昨夜は久々にブート屋を急襲して、いろいろなブツを仕入れてきました。特にストーンズ物が充実♪
その中には――
■Altamont Speedway Free Festival / The Rolling Stones (TARKL)
ストーンズの、というよりも、ロック史上最も混乱と悲劇に満ちたコンサートが、1969年12月6日、サンフランシスコ郊外のオルタモントで行われた無料コンサートです。
これは同年、ライブの現場に復帰したストーンズが北米巡業を成功させた勢いで行ったイベントで、サンタナやジェフースンエアプレイン、フライング・ブリトーズやCSN&Y等々の有名バンドも同時に出演した野外フェスでした。
もちろんこれは同年に行われた「ウッドストック」を意識していたはずですし、ストーンズに限って言えば、ハイドパークでのコンサートもありましたから、決して自信過剰でもなかったはずですが……。

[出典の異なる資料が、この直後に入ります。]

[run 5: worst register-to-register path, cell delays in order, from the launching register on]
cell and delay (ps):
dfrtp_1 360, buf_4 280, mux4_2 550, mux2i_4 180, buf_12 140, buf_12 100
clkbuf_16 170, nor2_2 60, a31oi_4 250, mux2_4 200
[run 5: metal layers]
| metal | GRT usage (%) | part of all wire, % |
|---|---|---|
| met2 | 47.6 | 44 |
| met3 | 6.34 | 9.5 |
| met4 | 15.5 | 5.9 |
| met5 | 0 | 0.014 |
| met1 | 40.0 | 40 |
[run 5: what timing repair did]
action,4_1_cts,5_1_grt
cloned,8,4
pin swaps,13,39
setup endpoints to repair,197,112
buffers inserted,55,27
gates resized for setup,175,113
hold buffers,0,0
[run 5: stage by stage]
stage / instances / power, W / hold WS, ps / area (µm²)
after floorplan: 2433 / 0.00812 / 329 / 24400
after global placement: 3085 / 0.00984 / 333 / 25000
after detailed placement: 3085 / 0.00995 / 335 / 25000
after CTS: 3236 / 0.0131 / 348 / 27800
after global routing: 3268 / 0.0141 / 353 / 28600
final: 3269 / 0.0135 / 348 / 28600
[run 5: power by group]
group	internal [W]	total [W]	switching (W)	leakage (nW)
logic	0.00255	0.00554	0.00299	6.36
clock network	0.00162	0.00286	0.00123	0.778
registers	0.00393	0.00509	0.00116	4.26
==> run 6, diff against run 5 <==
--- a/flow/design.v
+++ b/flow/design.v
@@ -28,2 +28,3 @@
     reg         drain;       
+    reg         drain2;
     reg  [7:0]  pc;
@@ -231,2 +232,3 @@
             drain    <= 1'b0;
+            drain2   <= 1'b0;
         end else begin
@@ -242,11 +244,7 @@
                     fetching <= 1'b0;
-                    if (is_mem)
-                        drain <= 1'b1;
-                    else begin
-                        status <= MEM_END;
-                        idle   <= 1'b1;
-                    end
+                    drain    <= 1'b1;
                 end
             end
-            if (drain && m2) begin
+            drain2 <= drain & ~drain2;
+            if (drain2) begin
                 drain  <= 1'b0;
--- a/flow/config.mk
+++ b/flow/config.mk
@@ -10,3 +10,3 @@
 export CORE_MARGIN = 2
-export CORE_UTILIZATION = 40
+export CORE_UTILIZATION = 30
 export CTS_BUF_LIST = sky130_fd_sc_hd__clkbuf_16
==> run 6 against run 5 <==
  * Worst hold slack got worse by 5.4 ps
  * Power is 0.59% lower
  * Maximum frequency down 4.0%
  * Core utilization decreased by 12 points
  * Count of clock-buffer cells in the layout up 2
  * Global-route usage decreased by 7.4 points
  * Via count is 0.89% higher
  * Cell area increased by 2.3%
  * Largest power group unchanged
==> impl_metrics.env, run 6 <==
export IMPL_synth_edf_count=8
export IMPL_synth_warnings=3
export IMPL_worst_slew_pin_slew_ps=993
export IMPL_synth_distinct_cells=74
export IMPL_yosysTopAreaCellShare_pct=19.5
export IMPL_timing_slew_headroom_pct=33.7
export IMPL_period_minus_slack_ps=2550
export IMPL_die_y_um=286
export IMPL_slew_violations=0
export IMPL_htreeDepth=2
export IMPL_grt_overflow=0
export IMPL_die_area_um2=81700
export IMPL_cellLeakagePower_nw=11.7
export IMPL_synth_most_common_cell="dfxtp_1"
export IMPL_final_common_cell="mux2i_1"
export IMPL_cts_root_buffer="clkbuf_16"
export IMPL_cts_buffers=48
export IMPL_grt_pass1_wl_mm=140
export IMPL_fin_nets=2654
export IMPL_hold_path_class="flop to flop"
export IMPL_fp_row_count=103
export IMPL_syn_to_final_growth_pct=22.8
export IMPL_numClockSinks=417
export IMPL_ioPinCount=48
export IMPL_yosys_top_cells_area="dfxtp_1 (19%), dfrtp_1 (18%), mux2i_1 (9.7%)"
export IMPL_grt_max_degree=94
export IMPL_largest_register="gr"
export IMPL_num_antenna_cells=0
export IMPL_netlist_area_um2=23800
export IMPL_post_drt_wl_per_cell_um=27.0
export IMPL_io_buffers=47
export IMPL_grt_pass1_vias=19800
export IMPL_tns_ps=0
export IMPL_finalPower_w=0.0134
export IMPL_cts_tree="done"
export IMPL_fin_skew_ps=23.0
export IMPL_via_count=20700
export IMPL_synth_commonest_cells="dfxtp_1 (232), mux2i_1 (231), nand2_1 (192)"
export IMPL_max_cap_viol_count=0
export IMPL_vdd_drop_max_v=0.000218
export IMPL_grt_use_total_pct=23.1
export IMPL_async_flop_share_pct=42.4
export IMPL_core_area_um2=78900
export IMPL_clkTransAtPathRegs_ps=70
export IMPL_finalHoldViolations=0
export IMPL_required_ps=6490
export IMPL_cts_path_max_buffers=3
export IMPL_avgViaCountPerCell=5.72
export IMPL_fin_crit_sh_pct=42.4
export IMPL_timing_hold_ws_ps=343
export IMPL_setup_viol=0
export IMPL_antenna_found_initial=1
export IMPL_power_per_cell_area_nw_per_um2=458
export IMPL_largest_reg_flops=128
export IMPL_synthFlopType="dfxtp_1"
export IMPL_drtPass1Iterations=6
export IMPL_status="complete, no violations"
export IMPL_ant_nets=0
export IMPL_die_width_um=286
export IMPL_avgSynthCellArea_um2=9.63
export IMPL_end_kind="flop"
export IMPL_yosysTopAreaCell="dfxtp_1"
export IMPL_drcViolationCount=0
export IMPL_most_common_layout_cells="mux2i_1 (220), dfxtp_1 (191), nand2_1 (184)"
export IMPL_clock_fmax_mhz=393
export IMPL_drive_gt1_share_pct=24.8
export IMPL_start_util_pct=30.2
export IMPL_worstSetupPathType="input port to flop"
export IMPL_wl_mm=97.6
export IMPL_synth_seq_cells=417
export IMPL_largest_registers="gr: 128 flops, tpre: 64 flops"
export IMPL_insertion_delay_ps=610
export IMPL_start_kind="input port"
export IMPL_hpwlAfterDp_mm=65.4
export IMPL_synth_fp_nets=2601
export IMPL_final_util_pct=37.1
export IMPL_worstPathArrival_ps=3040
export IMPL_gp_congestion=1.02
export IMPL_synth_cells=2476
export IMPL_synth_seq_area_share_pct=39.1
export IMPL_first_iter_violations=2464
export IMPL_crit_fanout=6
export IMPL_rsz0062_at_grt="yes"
Background: an optimization exercise with open tools, aiming at small area. Do not read the settings as production practice. In this exercise RTL edits were held to simulation tests only and were not proved equivalent to the original. Power and IR drop assume default switching activity.

// exec_core
module exec_core (
	input  logic                clk,
	input  logic                arst_n,
	input  cpu16_pkg::word_t    instr,
	input  logic                instr_valid,
	input  cpu16_pkg::word_t    pc,
	input  cpu16_pkg::word_t    mem_rdata,
	output cpu16_pkg::word_t    mem_addr,
	output cpu16_pkg::word_t    mem_wdata,
	output logic                mem_we,
	output logic                jump_taken,
	output cpu16_pkg::word_t    jump_target,
	output logic                wb_en_o,
	output cpu16_pkg::reg_idx_t wb_idx,
	output cpu16_pkg::word_t    wb_data,
	output cpu16_pkg::flags_t   flags
);
==> flow/config.mk <==
export PLATFORM = sky130hd
export DESIGN_NAME = exec_core
export DESIGN_NICKNAME = exec_core
export VERILOG_FILES = /design/flow/design.v
export SDC_FILE = /design/flow/constraint.sdc
export NUM_CORES = 4
export LEC_CHECK = 0
export ABC_AREA = 1
export CAP_MARGIN = 20
export CORE_MARGIN = 2
export CORE_UTILIZATION = 40
export CTS_BUF_LIST = sky130_fd_sc_hd__clkbuf_8
export CTS_CLUSTER_DIAMETER = 60
export CTS_CLUSTER_SIZE = 16
export SETUP_SLACK_MARGIN = 0.3
export SLEW_MARGIN = 20
==> flow/constraint.sdc <==
create_clock -name core_clock -period 11.0 [get_ports {clk}]
set_input_delay 2.2000 -clock core_clock [delete_from_list [all_inputs] [get_ports {clk}]]
set_output_delay 2.2000 -clock core_clock [all_outputs]
set_load 0.01 [all_outputs]
standard.sh (not shown) runs the stock make flow with config.mk's settings and CLKGATE_MAP_FILE= SYNTH_SCRIPT=/design/flow/synth_recipe.tcl, a recipe that flattens the netlist after the stock synthesis.
==> flow/flow/run.sh <==
#!/bin/bash
# The standard layout, with these changes: ABC maps the logic with an area-oriented script
# (flow/abc.script); the port buffers are the smallest buffer cell; clock tree synthesis adds
# no dummy loads.
set -euo pipefail
here=$(pwd)
rm -rf "$here/scripts_own"
cp -r "$FLOW_HOME/scripts" "$here/scripts_own"
cp "$here/flow/abc.script" "$here/scripts_own/abc_area.script"
cp "$here/flow/abc.script" "$here/scripts_own/abc_speed.script"
export SCRIPTS_DIR="$here/scripts_own"
export BUFFER_PORTS_ARGS="-buffer_cell sky130_fd_sc_hd__buf_1"
export CTS_ARGS="-sink_clustering_enable -repair_clock_nets -buf_list sky130_fd_sc_hd__clkbuf_8 -sink_clustering_size 16 -sink_clustering_max_diameter 60 -dont_use_dummy_load"

bash standard.sh > "$here/layout_make.log" 2>&1
==> flow/flow/abc.script <==
strash
&get -n
&st
&dch
&nf -R 1000
&put
topo
stime -c
buffer -c
upsize -c
dnsize -c
Then changed:
--- a/flow/flow/run.sh
+++ b/flow/flow/run.sh
@@ -4 +4,2 @@
-# no dummy loads.
+# no dummy loads; and after global routing the non-critical gates are downsized
+# and slew and capacitance repaired again (flow/post_grt.tcl).
@@ -14 +15,2 @@
-
+export RECOVER_POWER=100
+export POST_GLOBAL_ROUTE_TCL="$here/flow/post_grt.tcl"
==> flow/flow/post_grt.tcl (new file) <==
# After power recovery has downsized gates, repair the slew and capacitance it broke
global_route -start_incremental
repair_design_helper
detailed_placement
global_route -end_incremental
estimate_parasitics -global_routing
report_worst_slack
Settings changed: CORE_UTILIZATION 40 to 30.
Result: The changed run completed with no timing, DRC or antenna violations; via count drops slightly; first-iteration DRC count drops by a few percent; final area stays flat.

結論から言えば、夜中には氷点下の砂地で水もトレイも充分ではなく、医療設備や飲食施設もロクに用意されていない場所へ、なんと50万人もの若者が集り、道路は大渋滞、会場は演奏が始る前から混乱の極みだったようです。
しかし1日限りのコンサートでしたから、会場警備にはバイク集団のヘルスエンジェルズが雇われ、ヒッピー文化の愛と平和、共存意識に頼りきった運営が裏目となるのです。
そしてついにストーンズの演奏中に黒人青年が殺害され……!
しかもその一部始終がフイルムに収められて、映画「ギミーシェルター」として公開されのは鮮烈という以上に、狂気の沙汰でした。

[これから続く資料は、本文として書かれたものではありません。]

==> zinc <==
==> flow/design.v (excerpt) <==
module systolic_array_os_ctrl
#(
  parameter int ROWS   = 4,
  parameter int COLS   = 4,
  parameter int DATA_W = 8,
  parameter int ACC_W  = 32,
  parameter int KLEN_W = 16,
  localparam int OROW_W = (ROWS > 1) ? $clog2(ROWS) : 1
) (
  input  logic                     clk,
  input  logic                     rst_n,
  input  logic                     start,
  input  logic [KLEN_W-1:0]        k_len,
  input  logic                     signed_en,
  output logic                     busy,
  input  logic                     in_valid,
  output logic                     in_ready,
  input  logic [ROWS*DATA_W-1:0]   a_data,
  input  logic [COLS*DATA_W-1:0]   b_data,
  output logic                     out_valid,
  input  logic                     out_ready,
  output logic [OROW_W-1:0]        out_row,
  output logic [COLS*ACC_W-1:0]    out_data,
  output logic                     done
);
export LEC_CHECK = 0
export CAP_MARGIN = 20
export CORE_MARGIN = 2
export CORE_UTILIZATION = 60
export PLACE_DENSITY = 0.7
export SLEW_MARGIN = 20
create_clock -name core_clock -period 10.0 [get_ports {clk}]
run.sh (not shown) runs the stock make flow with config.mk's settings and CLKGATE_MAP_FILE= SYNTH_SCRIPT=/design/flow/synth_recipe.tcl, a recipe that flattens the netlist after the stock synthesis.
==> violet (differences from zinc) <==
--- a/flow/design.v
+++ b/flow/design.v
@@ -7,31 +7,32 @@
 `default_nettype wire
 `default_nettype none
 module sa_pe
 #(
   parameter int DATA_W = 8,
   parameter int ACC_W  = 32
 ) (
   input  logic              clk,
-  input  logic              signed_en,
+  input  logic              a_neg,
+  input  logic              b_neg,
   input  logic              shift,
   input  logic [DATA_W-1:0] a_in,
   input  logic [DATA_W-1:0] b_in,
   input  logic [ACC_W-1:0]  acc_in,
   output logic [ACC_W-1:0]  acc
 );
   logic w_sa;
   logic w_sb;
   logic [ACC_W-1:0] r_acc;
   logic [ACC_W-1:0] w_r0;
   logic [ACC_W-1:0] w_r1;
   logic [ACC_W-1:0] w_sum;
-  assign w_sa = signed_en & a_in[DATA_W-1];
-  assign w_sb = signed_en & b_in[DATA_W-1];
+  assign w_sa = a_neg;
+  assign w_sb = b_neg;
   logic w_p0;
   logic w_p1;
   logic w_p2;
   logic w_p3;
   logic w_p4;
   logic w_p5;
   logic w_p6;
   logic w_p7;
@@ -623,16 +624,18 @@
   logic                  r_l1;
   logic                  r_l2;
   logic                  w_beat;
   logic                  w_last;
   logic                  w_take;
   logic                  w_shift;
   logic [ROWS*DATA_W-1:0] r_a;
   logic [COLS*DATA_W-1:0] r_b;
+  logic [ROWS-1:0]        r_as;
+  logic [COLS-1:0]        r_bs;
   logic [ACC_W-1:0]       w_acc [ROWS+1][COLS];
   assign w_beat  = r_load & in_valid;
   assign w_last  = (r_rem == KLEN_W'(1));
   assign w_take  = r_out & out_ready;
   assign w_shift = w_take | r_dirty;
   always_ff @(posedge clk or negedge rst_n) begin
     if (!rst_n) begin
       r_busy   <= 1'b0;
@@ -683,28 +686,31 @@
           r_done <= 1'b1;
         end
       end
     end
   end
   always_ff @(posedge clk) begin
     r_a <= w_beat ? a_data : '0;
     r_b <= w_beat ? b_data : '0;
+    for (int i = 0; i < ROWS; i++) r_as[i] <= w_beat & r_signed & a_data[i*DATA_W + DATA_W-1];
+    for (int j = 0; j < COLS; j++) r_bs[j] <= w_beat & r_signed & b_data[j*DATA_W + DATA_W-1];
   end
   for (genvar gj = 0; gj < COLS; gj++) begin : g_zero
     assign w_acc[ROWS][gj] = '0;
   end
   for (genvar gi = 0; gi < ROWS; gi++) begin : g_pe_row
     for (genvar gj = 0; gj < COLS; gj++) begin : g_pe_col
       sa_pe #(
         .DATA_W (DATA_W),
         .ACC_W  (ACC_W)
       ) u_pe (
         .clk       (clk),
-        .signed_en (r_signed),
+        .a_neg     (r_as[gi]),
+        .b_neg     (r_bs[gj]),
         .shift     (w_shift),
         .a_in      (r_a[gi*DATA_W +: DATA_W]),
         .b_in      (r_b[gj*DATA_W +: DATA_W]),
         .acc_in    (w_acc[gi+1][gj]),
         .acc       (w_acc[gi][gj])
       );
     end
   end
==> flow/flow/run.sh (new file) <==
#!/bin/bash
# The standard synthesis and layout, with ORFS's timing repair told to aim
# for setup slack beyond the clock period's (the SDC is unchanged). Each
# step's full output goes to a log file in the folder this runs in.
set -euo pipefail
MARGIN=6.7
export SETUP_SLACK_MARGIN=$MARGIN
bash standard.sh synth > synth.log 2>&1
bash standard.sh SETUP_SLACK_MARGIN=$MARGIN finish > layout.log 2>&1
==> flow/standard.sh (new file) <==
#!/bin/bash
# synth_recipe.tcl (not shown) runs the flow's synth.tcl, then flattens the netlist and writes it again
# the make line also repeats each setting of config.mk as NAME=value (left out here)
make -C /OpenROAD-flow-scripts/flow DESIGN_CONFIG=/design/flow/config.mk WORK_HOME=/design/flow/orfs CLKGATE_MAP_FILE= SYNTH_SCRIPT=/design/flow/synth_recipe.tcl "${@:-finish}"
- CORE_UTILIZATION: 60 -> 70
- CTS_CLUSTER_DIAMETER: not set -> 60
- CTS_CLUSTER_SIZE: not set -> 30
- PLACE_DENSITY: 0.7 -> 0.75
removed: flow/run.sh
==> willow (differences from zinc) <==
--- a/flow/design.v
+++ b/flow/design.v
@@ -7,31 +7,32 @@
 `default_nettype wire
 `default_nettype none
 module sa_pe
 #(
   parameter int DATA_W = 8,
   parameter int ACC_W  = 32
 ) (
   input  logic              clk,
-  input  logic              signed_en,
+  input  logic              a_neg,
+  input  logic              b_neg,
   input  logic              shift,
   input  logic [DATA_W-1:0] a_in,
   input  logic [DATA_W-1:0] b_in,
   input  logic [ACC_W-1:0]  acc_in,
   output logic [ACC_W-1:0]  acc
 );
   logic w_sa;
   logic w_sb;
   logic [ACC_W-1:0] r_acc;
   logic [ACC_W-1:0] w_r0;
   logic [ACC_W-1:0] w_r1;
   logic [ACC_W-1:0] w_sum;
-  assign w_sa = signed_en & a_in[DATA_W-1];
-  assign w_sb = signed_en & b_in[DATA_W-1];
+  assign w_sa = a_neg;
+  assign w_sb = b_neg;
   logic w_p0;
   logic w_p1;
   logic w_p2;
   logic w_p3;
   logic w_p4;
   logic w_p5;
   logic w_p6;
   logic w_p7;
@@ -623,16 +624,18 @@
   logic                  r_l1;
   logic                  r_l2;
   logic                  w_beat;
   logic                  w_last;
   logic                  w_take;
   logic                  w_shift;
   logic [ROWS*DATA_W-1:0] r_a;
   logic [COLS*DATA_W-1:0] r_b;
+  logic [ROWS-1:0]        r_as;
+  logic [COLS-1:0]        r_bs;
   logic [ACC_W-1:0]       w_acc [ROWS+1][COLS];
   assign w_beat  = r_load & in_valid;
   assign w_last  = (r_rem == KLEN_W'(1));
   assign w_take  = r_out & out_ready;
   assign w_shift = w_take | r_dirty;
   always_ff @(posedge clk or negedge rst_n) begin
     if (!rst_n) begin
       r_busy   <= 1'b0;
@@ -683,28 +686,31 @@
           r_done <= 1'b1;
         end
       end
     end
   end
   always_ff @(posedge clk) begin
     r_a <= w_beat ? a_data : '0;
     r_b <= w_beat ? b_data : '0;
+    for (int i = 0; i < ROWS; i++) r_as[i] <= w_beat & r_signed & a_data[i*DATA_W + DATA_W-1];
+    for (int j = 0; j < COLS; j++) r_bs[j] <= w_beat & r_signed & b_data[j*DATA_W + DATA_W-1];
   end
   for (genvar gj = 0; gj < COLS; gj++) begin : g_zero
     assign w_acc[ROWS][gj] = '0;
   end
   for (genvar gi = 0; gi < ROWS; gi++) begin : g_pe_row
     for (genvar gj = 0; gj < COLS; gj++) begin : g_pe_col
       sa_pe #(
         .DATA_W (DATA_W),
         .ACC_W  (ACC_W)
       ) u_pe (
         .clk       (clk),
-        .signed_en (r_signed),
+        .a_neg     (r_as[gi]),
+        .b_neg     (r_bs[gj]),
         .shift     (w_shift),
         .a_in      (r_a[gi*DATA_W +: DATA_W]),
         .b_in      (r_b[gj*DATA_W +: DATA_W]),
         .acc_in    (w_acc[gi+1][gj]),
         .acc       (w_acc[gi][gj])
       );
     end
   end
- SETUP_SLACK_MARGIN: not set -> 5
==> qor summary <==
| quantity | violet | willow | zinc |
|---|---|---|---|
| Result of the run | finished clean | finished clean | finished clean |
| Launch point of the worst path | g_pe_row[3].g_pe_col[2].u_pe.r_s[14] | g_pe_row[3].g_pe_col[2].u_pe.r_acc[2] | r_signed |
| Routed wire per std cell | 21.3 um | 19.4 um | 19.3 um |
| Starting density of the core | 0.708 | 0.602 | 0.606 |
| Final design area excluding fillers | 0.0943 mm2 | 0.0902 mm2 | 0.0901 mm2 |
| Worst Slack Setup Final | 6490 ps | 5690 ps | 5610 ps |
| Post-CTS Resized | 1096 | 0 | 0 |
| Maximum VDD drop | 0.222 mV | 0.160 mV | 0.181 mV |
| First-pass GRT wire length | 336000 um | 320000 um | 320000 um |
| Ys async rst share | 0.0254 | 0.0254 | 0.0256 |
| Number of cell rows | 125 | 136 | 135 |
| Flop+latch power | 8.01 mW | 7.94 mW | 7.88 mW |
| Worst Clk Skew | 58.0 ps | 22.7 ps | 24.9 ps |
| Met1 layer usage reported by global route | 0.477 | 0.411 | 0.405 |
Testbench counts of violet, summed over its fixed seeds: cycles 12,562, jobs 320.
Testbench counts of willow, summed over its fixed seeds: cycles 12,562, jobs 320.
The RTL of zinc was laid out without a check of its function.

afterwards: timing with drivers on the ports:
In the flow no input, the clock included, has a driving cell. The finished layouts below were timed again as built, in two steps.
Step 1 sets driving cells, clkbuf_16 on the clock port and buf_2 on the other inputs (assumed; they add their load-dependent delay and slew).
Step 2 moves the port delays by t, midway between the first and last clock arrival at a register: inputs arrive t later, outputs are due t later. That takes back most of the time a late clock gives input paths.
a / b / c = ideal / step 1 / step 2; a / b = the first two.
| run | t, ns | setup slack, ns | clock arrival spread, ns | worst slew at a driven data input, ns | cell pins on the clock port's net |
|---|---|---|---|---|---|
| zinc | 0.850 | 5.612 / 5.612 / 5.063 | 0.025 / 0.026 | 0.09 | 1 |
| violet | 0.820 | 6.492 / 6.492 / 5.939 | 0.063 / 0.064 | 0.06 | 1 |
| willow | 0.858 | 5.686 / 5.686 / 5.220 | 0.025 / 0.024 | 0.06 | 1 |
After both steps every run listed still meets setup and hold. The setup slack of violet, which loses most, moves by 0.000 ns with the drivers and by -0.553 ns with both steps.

で、問題のストーンズの演奏は、その映画でも観ることが出来ますが、全曲を聴くためにはブートしかありません。このブツは、その最新盤というわけです――
Disc 1
01 Jumping Jack Flash
02 Carol
03 Sympathy For The Devil #1
04 Sympathy For The Devil #2
05 The Sun Is Shining
06 Stray Cat Blues
07 Love In Vain
08 Under My Thumb #1
09 Under My Thumb #2
10 Brown Sugar
Disc 2
01 Midnight Rambler
02 Live With Me
03 Gimme Shelter
04 Little Queenie
05 (I Can’t Get No) Satisfaction
06 Honky Tonk Women
07 Street Fighting Man
――という演目のソースは、これまで出ていた様々な音源、例えば会場での隠密録音やラジオ中継放送等々を上手くミックスしてあります。

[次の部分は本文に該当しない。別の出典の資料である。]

Source: an optimization exercise on an open RTL-to-GDS flow (aim: small area and a short achievable clock period). Production flows keep margins and buffers that such runs may drop. Only simulation tests tie the RTL to the original design; equivalence was not proved. No activity file was given, so power comes from the tool's default toggle rates.

gamma:
==> module hiLoUnit, before the edit <==
module hiLoUnit #(
	parameter int dataWidth = 16
) (
	input logic clk,
	input logic rst,
	input logic we,  
	input logic [dataWidth-1:0] a,
	input logic [dataWidth-1:0] b,
	output logic [dataWidth-1:0] hi,
	output logic [dataWidth-1:0] lo
);
	logic [2*dataWidth-1:0] x, y, z;
	logic [2*dataWidth-1:0] hlX, hlY, hlZ;
	logic [2*dataWidth-1:0] fs, fc;  
	logic hlValid;  
	logic [2*dataWidth-1:0] product;
	csMult csMult_i (.a(a), .b(b), .x(x), .y(y), .z(z));
	always_ff @(posedge clk) begin
		if (rst) hlValid <= 1'b0;
		else if (we) hlValid <= 1'b1;
	end
	always_ff @(posedge clk) begin
		if (we) begin
			hlX <= x;
			hlY <= y;
			hlZ <= z;
		end
	end
	assign fs = hlX ^ hlY ^ hlZ;
	assign fc = {(hlX[2*dataWidth-2:0] & hlY[2*dataWidth-2:0])
		| (hlX[2*dataWidth-2:0] & hlZ[2*dataWidth-2:0])
		| (hlY[2*dataWidth-2:0] & hlZ[2*dataWidth-2:0]), 1'b0};
	assign product = hlValid ? (fs + fc) : '0;
	assign hi = product[2*dataWidth-1:dataWidth];
	assign lo = product[dataWidth-1:0];
endmodule
==> module decodeStage, before the edit <==
module decodeStage #(
	parameter int dataWidth = 16
) (
	input logic clk,
	input logic rst,
	input logic instrValid,  
	input cpuPkg::instr_t instr,
	input logic [dataWidth-1:0] exResult,  
	output logic [dataWidth-1:0] exRd1,
	output logic [dataWidth-1:0] exRd2,  
	output cpuPkg::regAddr_t exWriteAddr,
	output logic exWriteEn,
	output logic exMult,  
	output logic [cpuPkg::selCount-1:0] exSel,  
	output logic exSub  
);
	logic [5:0] opcode;
	cpuPkg::regAddr_t a1F, a2F, immF;  
	logic [dataWidth-1:0] rd1, rd2;
	logic [cpuPkg::selCount-1:0] sel;
	logic dstIsA2;
	assign opcode = instr[cpuPkg::opcodeMsb:cpuPkg::opcodeLsb];
	assign a1F = instr[cpuPkg::a1Msb:cpuPkg::a1Lsb];
	assign a2F = instr[cpuPkg::a2Msb:cpuPkg::a2Lsb];
	assign immF = instr[cpuPkg::immMsb:cpuPkg::immLsb];
	registerFile #(.dataWidth(dataWidth)) registerFile_i (
		.clk(clk), .rst(rst),
		.ra1(a1F), .ra2(a2F), .rd1(rd1), .rd2(rd2),
		.we(exWriteEn), .wa(exWriteAddr), .wd(exResult)
	);
	always_comb begin
		sel = '0;
		case (opcode)
			cpuPkg::opAdd: sel[cpuPkg::selAdd] = 1'b1;
			cpuPkg::opSub: sel[cpuPkg::selSub] = 1'b1;
			cpuPkg::opAnd: sel[cpuPkg::selAnd] = 1'b1;
			cpuPkg::opOr: sel[cpuPkg::selOr] = 1'b1;
			cpuPkg::opXor: sel[cpuPkg::selXor] = 1'b1;
			cpuPkg::opSlt: sel[cpuPkg::selSlt] = 1'b1;
			cpuPkg::opAddi: sel[cpuPkg::selAddi] = 1'b1;
			cpuPkg::opMfhi: sel[cpuPkg::selHi] = 1'b1;
			cpuPkg::opMflo: sel[cpuPkg::selLo] = 1'b1;
			default: ;  
		endcase
	end
	assign dstIsA2 = (opcode == cpuPkg::opAddi);  
	always_ff @(posedge clk) begin
		if (rst) begin
			exWriteEn <= 1'b0;
			exMult <= 1'b0;
		end else begin
			exWriteEn <= instrValid & (|sel);  
			exMult <= instrValid & (opcode == cpuPkg::opMult);
		end
	end
	always_ff @(posedge clk) begin
		exRd1 <= (exWriteEn && (exWriteAddr == a1F)) ? exResult : rd1;
		if (sel[cpuPkg::selAddi]) begin
			exRd2 <= {{(dataWidth-cpuPkg::regAddrWidth){1'b0}}, immF};
		end else begin
			exRd2 <= ((exWriteEn && (exWriteAddr == a2F)) ? exResult : rd2)
				^ {dataWidth{sel[cpuPkg::selSub] | sel[cpuPkg::selSlt]}};
		end
		exWriteAddr <= dstIsA2 ? a2F : immF;
		exSel <= sel;
		exSub <= sel[cpuPkg::selSub] | sel[cpuPkg::selSlt];
	end
endmodule
==> module executeStage, before the edit <==
module executeStage #(
	parameter int dataWidth = 16
) (
	input logic clk,
	input logic rst,
	input logic [dataWidth-1:0] exRd1,  
	input logic [dataWidth-1:0] exRd2,
	input cpuPkg::regAddr_t exWriteAddr,
	input logic exWriteEn,
	input logic exMult,
	input logic [cpuPkg::selCount-1:0] exSel,
	input logic exSub,
	output logic wbValid,  
	output cpuPkg::regAddr_t wbAddr,
	output logic [dataWidth-1:0] wbData,
	output logic [dataWidth-1:0] exResult  
);
	logic [dataWidth-1:0] srcA, srcB;
	logic [dataWidth-1:0] aluY;
	logic [dataWidth-1:0] hi, lo;
	logic [dataWidth-1:0] result;
	assign srcA = exRd1;
	assign srcB = exRd2;
	aluUnit #(.dataWidth(dataWidth)) aluUnit_i (
		.a(srcA),
		.b(srcB),
		.sel(exSel),
		.sub(exSub),
		.y(aluY)
	);
	hiLoUnit #(.dataWidth(dataWidth)) hiLoUnit_i (
		.clk(clk),
		.rst(rst),
		.we(exMult),
		.a(srcA),
		.b(srcB),
		.hi(hi),
		.lo(lo)
	);
	assign result = aluY
		| (hi & {dataWidth{exSel[cpuPkg::selHi]}})
		| (lo & {dataWidth{exSel[cpuPkg::selLo]}});
	assign exResult = result;
	always_ff @(posedge clk) begin
		if (rst) begin
			wbValid <= 1'b0;
		end else begin
			wbValid <= exWriteEn;  
		end
	end
	always_ff @(posedge clk) begin
		wbAddr <= exWriteAddr;
		wbData <= result;
	end
endmodule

そして実際に聴いてみると、ドラムスの重低音が物足りませんが、演奏そのものはしっかりと録音されています。ただし、とてもブート初心者にはオススメ出来ません。なにしろ初っ端の「Jumping Jack Flash」なんか凄くピッチが遅くて、どうなることか……、と眼の前が真っ暗になります。
しかし慣れてしまえば、後はピッチもなんとか正常値に近くなり、音質もこれまで以上にクリアになっていますから、後は臨場感に酔い痴れるのがストーンズフリークの宿命でしょう。
今まで切れていた「Midnight Rambler」の始まりの部分や「Brown Sugar」のエンディングもカバーされているのは高得点♪
注目されるのは、この日だけの特別演奏であるブルースカバーの「The Sun Is Shining」でしょうか。まるでブライアン・ジョーンズの魂が降臨したかのような名演だと思います。あと、後年の大ヒット曲「Brown Sugar」は、これがライブ初演奏♪ もちろんレコード化される前の出来事です。
気になる会場の混乱と悲劇は、まず「Sympathy For The Devil」が分断されているように、途中で演奏を止めて観客に冷静になるように呼びかけるメンバー、関係者のゴタゴタが印象的です。
そしてついに「Under My Thumb」の演奏途中で、黒人青年が警備のヘルズエンジェルズによって刺殺されるのです。この場面は映画でもミック・ジャガーが真っ青になり、観客も大混乱という、夢も希望も地獄に堕ちた瞬間です。
ストーンズの演奏は、そんなこんなで、やはりテンションが高く、「Sympathy For The Devil」終盤でのミック・テイラーのギターとか、「Midnight Rambler」でのゴッタ煮グルーヴ、そして後半のクライマックスには、申し訳なくも、かなり熱くさせられます。
録音そのものも観客の歓声や合唱・手拍子を適度に拾っていて、臨場感満点! 間違いなく歴史的一夜にタイムトリップさせられるでしょう。ただし、けっこう高音域が強いので、PCやウォークマンでは鑑賞がシンドイかもしれません。それでも既発のブツに比べればマイルドになっているんですが……。
今後の望みとしては、記録映像フィルムの全貌が観たいものです。